━━━━━ RECORDS SUPPLIED
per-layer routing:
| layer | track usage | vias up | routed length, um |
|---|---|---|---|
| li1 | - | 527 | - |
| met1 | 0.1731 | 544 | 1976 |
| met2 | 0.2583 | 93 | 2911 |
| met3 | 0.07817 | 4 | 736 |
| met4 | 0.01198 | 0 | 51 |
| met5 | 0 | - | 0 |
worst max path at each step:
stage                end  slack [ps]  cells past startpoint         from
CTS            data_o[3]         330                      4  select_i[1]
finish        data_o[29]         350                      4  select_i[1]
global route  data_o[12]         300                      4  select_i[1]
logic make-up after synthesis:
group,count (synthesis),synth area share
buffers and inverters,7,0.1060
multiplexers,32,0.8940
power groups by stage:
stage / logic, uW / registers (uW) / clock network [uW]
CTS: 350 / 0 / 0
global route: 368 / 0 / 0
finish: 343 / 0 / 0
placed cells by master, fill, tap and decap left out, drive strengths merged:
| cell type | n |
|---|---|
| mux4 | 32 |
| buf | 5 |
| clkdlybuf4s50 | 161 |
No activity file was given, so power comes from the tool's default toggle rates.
$ cat design/flow/design.v
module IF_ID_Registers
(
    clk_i,
    rst_i,
    Stall_i,
    Flush_i,
    pc_o_i,
    instruction_i,
    pc_o_o,
    instruction_o
);
input                   clk_i;
input                   rst_i;
input                   Stall_i;
input                   Flush_i;
input       [31:0]      pc_o_i;
input       [31:0]      instruction_i;
output reg  [31:0]      pc_o_o;
output reg  [31:0]      instruction_o;
always @ (posedge clk_i or posedge rst_i) begin
    if (rst_i) begin
        pc_o_o <= 32'b0;
        instruction_o <= 32'b0;
    end
    else if (Flush_i) begin
        instruction_o <= 32'b0;
    end
    else if (~Stall_i) begin
        pc_o_o <= pc_o_i;
        instruction_o <= instruction_i;
    end
end
endmodule
module ID_EX_Registers
(
    clk_i,
    rst_i,
    RegWrite_i,
    MemtoReg_i,
    MemRead_i,
    MemWrite_i,
    ALUOp_i,
    ALUSrc_i,
    RS1data_i,
    RS2data_i,
    immediate_i,
    funct_i,
    RS1addr_i,
    RS2addr_i,
    RDaddr_i,
    RegWrite_o,
    MemtoReg_o,
    MemRead_o,
    MemWrite_o,
    ALUOp_o,
    ALUSrc_o,
    RS1data_o,
    RS2data_o,
    immediate_o,
    funct_o,
    RS1addr_o,
    RS2addr_o,
    RDaddr_o
);
input                   clk_i;
input                   rst_i;
input                   RegWrite_i;
input                   MemtoReg_i;
input                   MemRead_i;
input                   MemWrite_i;
input       [1:0]       ALUOp_i;
input                   ALUSrc_i;
input       [31:0]      RS1data_i;
input       [31:0]      RS2data_i;
input       [31:0]      immediate_i;
input       [9:0]       funct_i;
input       [4:0]       RS1addr_i;
input       [4:0]       RS2addr_i;
input       [4:0]       RDaddr_i;
output reg              RegWrite_o;
output reg              MemtoReg_o;
output reg              MemRead_o;
output reg              MemWrite_o;
output reg  [1:0]       ALUOp_o;
output reg              ALUSrc_o;
output reg  [31:0]      RS1data_o;
output reg  [31:0]      RS2data_o;
output reg  [31:0]      immediate_o;
output reg  [9:0]       funct_o;
output reg  [4:0]       RS1addr_o;
output reg  [4:0]       RS2addr_o;
output reg  [4:0]       RDaddr_o;
always @ (posedge clk_i or posedge rst_i) begin
    if (rst_i) begin
        RegWrite_o <= 1'b0;
        MemtoReg_o <= 1'b0;
        MemRead_o <= 1'b0;
        MemWrite_o <= 1'b0;
        ALUOp_o <= 2'b0;
        ALUSrc_o <= 1'b0;
        RS1data_o <= 32'b0;
        RS2data_o <= 32'b0;
        immediate_o <= 32'b0;
        funct_o <= 10'b0;
        RS1addr_o <= 5'b0;
        RS2addr_o <= 5'b0;
        RDaddr_o <= 5'b0;
    end
    else begin
        RegWrite_o <= RegWrite_i;
        MemtoReg_o <= MemtoReg_i;
        MemRead_o <= MemRead_i;
        MemWrite_o <= MemWrite_i;
        ALUOp_o <= ALUOp_i;
        ALUSrc_o <= ALUSrc_i;
        RS1data_o <= RS1data_i;
        RS2data_o <= RS2data_i;
        immediate_o <= immediate_i;
        funct_o <= funct_i;
        RS1addr_o <= RS1addr_i;
        RS2addr_o <= RS2addr_i;
        RDaddr_o <= RDaddr_i;
    end
end
endmodule
module EX_MEM_Registers
(
    clk_i,
    rst_i,
    RegWrite_i,
    MemtoReg_i,
    MemRead_i,
    MemWrite_i,
    ALUResult_i,
    RS2data_i,
    RDaddr_i,
    RegWrite_o,
    MemtoReg_o,
    MemRead_o,
    MemWrite_o,
    ALUResult_o,
    RS2data_o,
    RDaddr_o
);
input                   clk_i;
input                   rst_i;
input                   RegWrite_i;
input                   MemtoReg_i;
input                   MemRead_i;
input                   MemWrite_i;
input       [31:0]      ALUResult_i;
input       [31:0]      RS2data_i;
input       [4:0]       RDaddr_i;
output reg              RegWrite_o;
output reg              MemtoReg_o;
output reg              MemRead_o;
output reg              MemWrite_o;
output reg  [31:0]      ALUResult_o;
output reg  [31:0]      RS2data_o;
output reg  [4:0]       RDaddr_o;
always @ (posedge clk_i or posedge rst_i) begin
    if (rst_i) begin
        RegWrite_o <= 1'b0;
        MemtoReg_o <= 1'b0;
        MemRead_o <= 1'b0;
        MemWrite_o <= 1'b0;
        ALUResult_o <= 32'b0;
        RS2data_o <= 32'b0;
        RDaddr_o <= 5'b0;
    end
    else begin
        RegWrite_o <= RegWrite_i;
        MemtoReg_o <= MemtoReg_i;
        MemRead_o <= MemRead_i;
        MemWrite_o <= MemWrite_i;
        ALUResult_o <= ALUResult_i;
        RS2data_o <= RS2data_i;
        RDaddr_o <= RDaddr_i;
    end
end
endmodule
module MEM_WB_Registers
(
    clk_i,
    rst_i,
    RegWrite_i,
    MemtoReg_i,
    ALUResult_i,
    MemData_i,
    RDaddr_i,
    RegWrite_o,
    MemtoReg_o,
    ALUResult_o,
    MemData_o,
    RDaddr_o
);
input                   clk_i;
input                   rst_i;
input                   RegWrite_i;
input                   MemtoReg_i;
input       [31:0]      ALUResult_i;
input       [31:0]      MemData_i;
input       [4:0]       RDaddr_i;
output reg              RegWrite_o;
output reg              MemtoReg_o;
output reg  [31:0]      ALUResult_o;
output reg  [31:0]      MemData_o;
output reg  [4:0]       RDaddr_o;
always @ (posedge clk_i or posedge rst_i) begin
    if (rst_i) begin
        RegWrite_o <= 1'b0;
        MemtoReg_o <= 1'b0;
        ALUResult_o <= 32'b0;
        MemData_o <= 32'b0;
        RDaddr_o <= 5'b0;
    end
    else begin
        RegWrite_o <= RegWrite_i;
        MemtoReg_o <= MemtoReg_i;
        ALUResult_o <= ALUResult_i;
        MemData_o <= MemData_i;
        RDaddr_o <= RDaddr_i;
    end
end
endmodule
$ cat design/flow/config.mk
export PLATFORM = sky130hd
export DESIGN_NAME = ID_EX_Registers
export DESIGN_NICKNAME = ID_EX_Registers
export VERILOG_FILES = /design/flow/design.v
export SDC_FILE = /design/flow/constraint.sdc
export NUM_CORES = 4
export LEC_CHECK = 1
export CORE_UTILIZATION = 30
`./run.sh`:
```
#!/bin/bash
# OpenROAD 26Q1-2900-gdf79404cd8, Yosys 0.63+post, stock flow scripts
make -C /OpenROAD-flow-scripts/flow DESIGN_CONFIG=/design/flow/config.mk WORK_HOME=/design/flow/orfs finish
```
`./config.mk`:
```
export PLATFORM = sky130hd
export DESIGN_NAME = IU
export DESIGN_NICKNAME = IU
export VERILOG_FILES = /design/flow/design.v
export SDC_FILE = /design/flow/constraint.sdc
export NUM_CORES = 4
export LEC_CHECK = 1
export CORE_UTILIZATION = 40
export SYNTH_MEMORY_MAX_BITS = 65536
```
`./constraint.sdc`:
```
current_design IU

set clk_period 4.5
set clk_io_pct 0.2

create_clock -name clk0 -period $clk_period [get_ports {clk}]

set non_clock_inputs [all_inputs -no_clocks]
set_input_delay [expr $clk_period * $clk_io_pct] -clock clk0 $non_clock_inputs
set_output_delay [expr $clk_period * $clk_io_pct] -clock clk0 [all_outputs]
```
`./design.v`:
```
`timescale 1ns / 1ps
module IU(clk, reset, im_cs, im_wr, im_rd, pc_ld, pc_inc, ir_ld, PC_in,
              PC_out, IR_out, SE_16, pc_sel);
    input         clk, reset, im_cs, im_wr, im_rd, pc_ld, pc_inc, ir_ld;
    input  [ 1:0] pc_sel;
    input  [31:0] PC_in;
    output [31:0] PC_out, IR_out, SE_16;
    wire   [31:0] IM_out, PC_mux;
    reg32_inc   PC(.clk(clk), .reset(reset), .ld(pc_ld), .inc(pc_inc),
                 .D(PC_mux), .Q(PC_out) );
    Memory IM(.clk(clk), .cs(im_cs), .wr(im_wr), .rd(im_rd),
                   .Address(PC_out), .D_In(32'h0), .D_Out(IM_out) );
    reg32       IR(.clk(clk), .reset(reset), .ld(ir_ld), 
                   .D(IM_out), .Q(IR_out) );
    assign SE_16 = {{ 16{IR_out[15]}}, IR_out[15:0]};
    assign PC_mux = (pc_sel == 2'b00) ? (PC_out + {SE_16[29:0], 2'b00})      :
                    (pc_sel == 2'b01) ? {PC_out[31:28], IR_out[25:0], 2'b00} :
                                         PC_in;
endmodule
`timescale 1ns / 1ps
module Memory(clk, cs, wr, rd, Address, D_In, D_Out);
    input         clk, cs, wr, rd;
    input  [31:0] Address, D_In;
    output [31:0] D_Out;
    reg     [7:0] M [4095:0];  
    wire [11:0] mem_addr;
    assign mem_addr = Address[11:0];
    always @ (posedge clk)
        if(cs & wr)
                    {M[mem_addr], M[mem_addr+1],
         M[mem_addr+2], M[mem_addr+3]} <= D_In;
    assign D_Out = (cs & rd) ?
                    {M[mem_addr  ], M[mem_addr+1],
                     M[mem_addr+2], M[mem_addr+3]} : 32'hz;
endmodule
`timescale 1ns / 1ps
module reg32(clk, reset, ld, D, Q);
    input             clk, reset, ld;
    input      [31:0] D;
    output reg [31:0] Q;
    always @(posedge clk, posedge reset)
        if(reset)
            Q <= 32'h0;
        else
            if(ld)
                Q <= D;
            else
                Q <= Q;
endmodule
`timescale 1ns / 1ps
module reg32_inc(clk, reset, ld, inc, D, Q);
    input             clk, reset, ld, inc;
    input      [31:0] D;
    output reg [31:0] Q;
    always @(posedge clk, posedge reset)
        if(reset)
            Q <= 32'h0;
        else
            case({ld, inc}) 
                2'b0_1 : Q <= Q + 4; 
                2'b1_0 : Q <= D;     
                default: Q <= Q;
            endcase
endmodule
```
==> impl_metrics.yaml <==
# flow metrics
run_status:
  status: "completed"
flow_run:
  maxCapViolCount: 0
  openroad.warnings: 29
worst_setup_path:
  cp-start-kind: "input port"
  path_cells: "clkdlybuf4s50_1 > buf_4 > nand2b_1 > o21ai_2 > buf_4 > o21ai_0 > a311o_1"
  r2r_slack_ns: 2.34
  cp-end-kind: "flop"
  worst_path_largest_cell_delay_ns: 0.57
  critical_path_peak_fanout: 15
  worstPathArrival_ns: 3.18
  reg2reg_to: "PC.Q[18]"
  critPathTopFamily: "buffers and inverters"
  crit_buf_inv: 3
  crit_required_ns: 4.67
  reg2reg_from: "PC.Q[2]"
  crit_type: "in -> reg"
  cpMostUsedCell: "buf_4"
  cp_slowest_cell: "clkdlybuf4s50_1"
  reg2regPathDepth: 5
power_and_ir_drop:
  vdd_ir_drop_max_mv: 0.205
  clkPwrFrac: 0.233
  p_seq_frac: 0.416
  total_power_mw: 1.04
  switching_power_mw: 0.351
  powerDensity_nw_per_um2: 290
  combPwrFrac: 0.351
  p_int_mw: 0.685
  p_sw_frac: 0.339
  power_leakage_nw: 1.55
cells_and_area:
  fin_util: 0.517
  logic_area_um2: 1740
  ff_latch_area_um2: 801
  lay_top_count: "clkdlybuf4s50_1"
  syn_to_final_growth_pct: 22.7
  fin_cells: 519
  fill_cells: 634
  reg.largest.list: "PC.Q (32)"
  top_register: "PC.Q"
  largest_reg_flops: 32
  drive_gt1_frac: 0.0851
  layout_top_cells: "69 x clkdlybuf4s50_1, 64 x conb_1, 32 x dfrtp_1, 29 x a21oi_1, 24 x nand2_1"
  final_area_um2: 3570
synth:
  async_flop_share: 1.00
  synth_flops: 32
  ys_seq_share: 0.275
  yosys-stat-cells: 356
  synth-main-ff-cell: "dfrtp_1"
  top_area_cell: "dfrtp_1"
  synthCells: 356
  area_leaders: "dfrtp_1 27%, buf_4 16%, a21oi_1 5.0%, nand2_1 3.1%, o21ai_0 2.2%"
  ys_area_um2: 2910
  syn_area_um2: 2910
  ys_types: 63
  yosysWarningCount: 4
  edf_count: 0
  syn_avg_cell_area_um2: 8.18
  yosys.area.top_type_share: 0.275
routing:
  num_vias: 2771
  wl_um: 7780
  routedWlPerCell_um: 15.0
  diodes: 0
  drc: 0
  route.antenna.remaining_nets: 0
  drtIter0Drc: 189
  via_per_inst: 5.34
  dr.pass1.iters: 4
global_routing:
  grt_max_degree: 33
  grtUsageTotal: 0.209
  grt_pass1_wl_um: 12200
  gr-total-overflow: 0
  grt_pass1_vias: 2378
  antenna_found_initial: 0
place:
  dp_hpwl_um: 5490
  pre_cts_ws_ns: 1.22
  gp_congestion: 0.836
  dpl-instance-area_um2: 3480
  io_buffer_count: 69
  placed_cells: 512
hold_path:
  holdPathEnd: "PC.Q[0]"
  min_from: "PC.Q[0]"
  hold_depth: 1
  min_path_type: "reg -> reg"
sta:
  rsz0062_at_grt: "no"
  tightest_slew_ns: 0.771
  setup_tns_ns: 0
  whs_ns: 0.502
  worst_slack_ns: 1.49
  slew_violations: 0
  max_freq_ghz: 0.332
  min_period_ns: 3.01
  relSlewSlack: 0.486
  finalClockSkew_ns: 0.00525
  hold_viol: 0
  setup_viol: 0
  period_used_share: 0.669
clock_tree:
  postCtsHoldBufs: 0
  cts_inserted_buffers: 5
  clk_pin_slew_ns: 0.07
  clock_sinks: 32
  root_buffer: "clkbuf_8"
  cts_tree: "done"
  cts_setup_buffers: 0
  ctsResizeCount: 0
  clk_path_buf_depth: 2
  cts_max_level: 2
  clock_latency_ns: 0.28
die:
  die-area_um2: 7630
  die_y_um: 87.3
  fp.dieW_um: 87.3
  core.rowCount: 30
  core_region_area_um2: 6910
  io_pins: 138
  fp_util: 0.422
--- ./config.mk ---
export PLATFORM = sky130hd
export DESIGN_NAME = CPU_IU
export DESIGN_NICKNAME = CPU_IU
export VERILOG_FILES = /design/flow/design.v
export SDC_FILE = /design/flow/constraint.sdc
export NUM_CORES = 4
export LEC_CHECK = 1
export CORE_UTILIZATION = 50
export SYNTH_MEMORY_MAX_BITS = 65536
--- ./constraint.sdc ---
current_design CPU_IU

set clk_period 5.6
set clk_io_pct 0.2

create_clock -name clk0 -period $clk_period [get_ports {clk}]

set non_clock_inputs [all_inputs -no_clocks]
set_input_delay [expr $clk_period * $clk_io_pct] -clock clk0 $non_clock_inputs
set_output_delay [expr $clk_period * $clk_io_pct] -clock clk0 [all_outputs]
--- ./design.v ---
`timescale 1ns / 1ps
module Memory(clk, cs, wr, rd, Address, D_In, D_Out);
    input         clk, cs, wr, rd;
    input  [31:0] Address, D_In;
    output [31:0] D_Out;
    reg     [7:0] M [4095:0];  
    wire [11:0] mem_addr;
    assign mem_addr = Address[11:0];
    always @ (posedge clk)
        if(cs & wr)
                    {M[mem_addr], M[mem_addr+1],
         M[mem_addr+2], M[mem_addr+3]} <= D_In;
    assign D_Out = (cs & rd) ?
                    {M[mem_addr  ], M[mem_addr+1],
                     M[mem_addr+2], M[mem_addr+3]} : 32'hz;
endmodule
`timescale 1ns / 1ps
module reg32(clk, reset, ld, D, Q);
    input             clk, reset, ld;
    input      [31:0] D;
    output reg [31:0] Q;
    always @(posedge clk, posedge reset)
        if(reset)
            Q <= 32'h0;
        else
            if(ld)
                Q <= D;
            else
                Q <= Q;
endmodule
`timescale 1ns / 1ps
module reg32_inc(clk, reset, ld, inc, D, Q);
    input             clk, reset, ld, inc;
    input      [31:0] D;
    output reg [31:0] Q;
    always @(posedge clk, posedge reset)
        if(reset)
            Q <= 32'h0;
        else
            case({ld, inc}) 
                2'b0_1 : Q <= Q + 4; 
                2'b1_0 : Q <= D;     
                default: Q <= Q;
            endcase
endmodule
`timescale 1ns / 1ps
module CPU_IU(clk, reset, im_cs, im_wr, im_rd, pc_ld, pc_inc, ir_ld, PC_in,
              PC_out, IR_out, SE_16);
    input         clk, reset, im_cs, im_wr, im_rd, pc_ld, pc_inc, ir_ld;
    input  [31:0] PC_in;
    output [31:0] PC_out, IR_out, SE_16;
    wire   [31:0] IM_out;
    reg32_inc   PC(.clk(clk), .reset(reset), .ld(pc_ld), .inc(pc_inc),
                 .D(PC_in), .Q(PC_out) );
    Memory IM(.clk(clk), .cs(im_cs), .wr(im_wr), .rd(im_rd),
                   .Address(PC_out), .D_In(32'h0), .D_Out(IM_out) );
    reg32       IR(.clk(clk), .reset(reset), .ld(ir_ld), 
                   .D(IM_out), .Q(IR_out) );
    assign SE_16 = {{ 16{IR_out[15]}}, IR_out[15:0]};
endmodule
--- ./run.sh ---
#!/bin/bash
# OpenROAD 26Q1-2900-gdf79404cd8, Yosys 0.63+post, stock flow scripts
make -C /OpenROAD-flow-scripts/flow DESIGN_CONFIG=/design/flow/config.mk WORK_HOME=/design/flow/orfs finish
==> results_slide.txt <==
Run Summary

Final timing
  – Final Hold Fails: 0
  – Cycle use final: 0.534
  – Min Tclk post-route: 2990 ps
  – Clock Skews: 4.85 ps
  – Hold slack: 511 ps
  – Setup_tns: 0 ps
  – Fmax: 334 MHz
  – Least-Margin Pin Slew: 847 ps
  – Slew headroom: 0.431
  – RSZ-0062 raised after global routing: false
  – Final setup fails: 0
  – Fin. max-slew vios: 0

Critical path
  – Startpoint types: primary input
  – Crit path DRT: 5820 ps
  – WP data arrival: 3210 ps
  – CP endpoint kind: flip-flop
  – CP peak stage delay: 450 ps
  – Slowest-stage cell, CP: clkdlybuf4s50_1
  – Cell Chain, Critical Path: clkdlybuf4s50_1, inv_1, ha_1, buf_4, or2_2, nor2_1, or4b_1, nand3_1
  – Crit path max fanout: 43
  – WS Path Type: in2reg

Clocking
  – Clk Latency, worst-skew pair: 280 ps
  – H-tree level count: 2
  – Total CTS buffers: 5
  – Hold buffers post-CTS: 0
  – Post CTS Setup Buffer Count: 0
  – Clock Path Buffers: 2
  – CTS tree: done
  – PostCTS Resize Cnt: 0
  – Clk root buf: clkbuf_8
  – Clock Sinks: 32
  – Clk pin slew, worst setup/hold paths: 70 ps

Yosys
  – Yosys warning tally: 4
  – Async set-reset flop share out of synthesis: 1.00
  – Syn Inst Count: 312
  – Synth Seq Share: 0.301
  – Syn_area_per_cell: 8.51 µm²
  – # Cells Yosys: 312
  – Main synth FF type: dfrtp_1
  – #FFs+latches synth: 32
  – Cell Type Count: 48
  – Yosys stat chip area: 2660 µm²
  – Post-Syn Area: 2660 µm²
  – EDFF count, synth: 0

Placement
  – GP Congestion: 0.837
  – DP HPWL: 4120 µm
  – Port Buffers: 67

Floorplanning
  – Core Area: 5110 µm²
  – Die Wd: 74.9 µm
  – Init Core Util: 0.520
  – Ports: 136
  – Total die area: 5610 µm²
  – Cell Rows: 26
  – Die H: 74.9 µm

Final layout
  – Layout cell share with drive strength beyond 1: 0.0836
  – Largest register by flop count: PC.Q
  – Largest registers: PC.Q (32)
  – Fillers: 470
  – Top cells excl fill/tap: 67 x clkdlybuf4s50_1, 64 x conb_1, 32 x dfrtp_1
  – Max reg flops: 32
  – Most instantiated logic cell after routing: clkdlybuf4s50_1
  – Synthesis-to-layout area growth: 20.7%

Route
  – Drt wl/cell: 13.6 µm
  – Drt pass-1 iters: 4
  – Vias per cell: 5.27
  – Vias post-DR: 2322
  – Final WL: 6010 µm
  – DR iter-0 viols: 176
  – # DRC: 0
  – Detail Route Antenna Nets: 0
  – Antenna diodes: 0

Global routing
  – Vias in the first global route: 1885
  – M3 GR Usage: 0.0366
  – GR peak layer: met1
  – First-pass GRT wire length: 9310 µm
  – Gr ovfl total: 0
  – Largest net degree at the start of global routing: 51
  – GRT Util Overall: 0.222
  – Met2 Use GR: 0.336
  – Met1 Usage GRT: 0.357
  – Initial antenna violation count: 0

Flow run
  – Tool warning count: 31
  – Max-cap viol count: 0

Pwr
  – Overall power of the completed layout: 0.000855 W
  – Peak VDD IR: 0.132 mV
  – Power per cell area: 267 nW/µm²
  – LEAKAGE: 1.37 nW

Run status
  – Status: finished, final reports clean

Worst hold path
  – Hold Crit Class: reg2reg
## routing by layer
metal / up-vias / share of wire
met1: 1077 / 0.46
li1: 1143 / -
met2: 98 / 0.47
met4: 0 / 0.0068
met5: - / 0
met3: 4 / 0.066
## kinds of logic (layout without fill, tap and decap cells)
logic type                 Yosys count  after routing  share of synthesized area
and+or+nand+nor                     97             97                      0.217
AOI/OAI and AO/OA                   78             78                      0.219
DFF                                 32             32                      0.301
adders and majority gates            2              2                    0.00942
other                                1             64                    0.00141
buffers and inverters               98             94                      0.235
muxes                                4              4                     0.0165
## where the power goes
part           total, W  internal (W)  switching (W)  leakage (nW)
registers      0.000371      0.000286      0.0000850         0.369
clock network  0.000184     0.0000980      0.0000862        0.0510
logic          0.000300      0.000187       0.000113         0.952
total          0.000855      0.000571       0.000284          1.37
## worst max-delay path: cells and delay by family
family | cells | cell delay, ps
fa+ha+maj | 1 | 260
buf+inv | 3 | 750
simple gates | 4 | 1060
## cells in the mapped netlist, drive strengths merged, types with 5 or more instances
cell type,instances,area share
a311o,6,0.023
clkbuf,9,0.013
a21oi,11,0.021
nor3,9,0.025
o311ai,5,0.022
nor2,18,0.025
dfrtp,32,0.30
inv,15,0.021
nand2,10,0.014
nand4,12,0.031
a31oi,7,0.022
and3,10,0.024
a22oi,11,0.031
nor4,6,0.020
a311oi,5,0.019
o21ai,17,0.032
buf,74,0.20
nand3,18,0.038
## area by class of cell
class	instances	area, µm²	area share
clock buffers	6	82.6	0.0258
clock inverters	2	10.0	0.00312
inverters	15	56.3	0.0176
multi-input cells	245	1470	0.458
flip-flops and latches	32	801	0.250
well taps	70	87.6	0.0273
repair buffers	71	701	0.219
## through the flow
stage | cells | worst slack [ps] | util | instance area [µm²]
2_1_floorplan | 375 | 3010 | - | 2890
3_3_place_gp | 433 | 2330 | 0.610 | 3110
3_5_place_dp | 433 | 2310 | 0.610 | 3110
4_1_cts | 441 | 2600 | 0.628 | 3210
5_1_grt | 441 | 2440 | 0.628 | 3210
6_report | 441 | 2610 | 0.628 | 3210
## worst paths after layout
check	start	to	slack, ps	depth (start not counted)
min in group asynchronous	reset	PC.Q[25]$_DFFE_PP0P_	1230	3
max in group asynchronous	reset	PC.Q[10]$_DFFE_PP0P_	4050	3
worst min-delay path	PC.Q[1]$_DFFE_PP0P_	PC.Q[1]$_DFFE_PP0P_	510	1
worst min register to register	PC.Q[1]$_DFFE_PP0P_	PC.Q[1]$_DFFE_PP0P_	510	1
worst max register to register	PC.Q[9]$_DFFE_PP0P_	PC.Q[28]$_DFFE_PP0P_	3560	4
worst max-delay path	pc_inc	PC.Q[21]$_DFFE_PP0P_	2610	8
No activity file was given, so power comes from the tool's default toggle rates.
━━━━━━━━━━
__PROMPT__: Give the number of lines in the data that contain "wire", with no other words.

__OUTPUT__: 6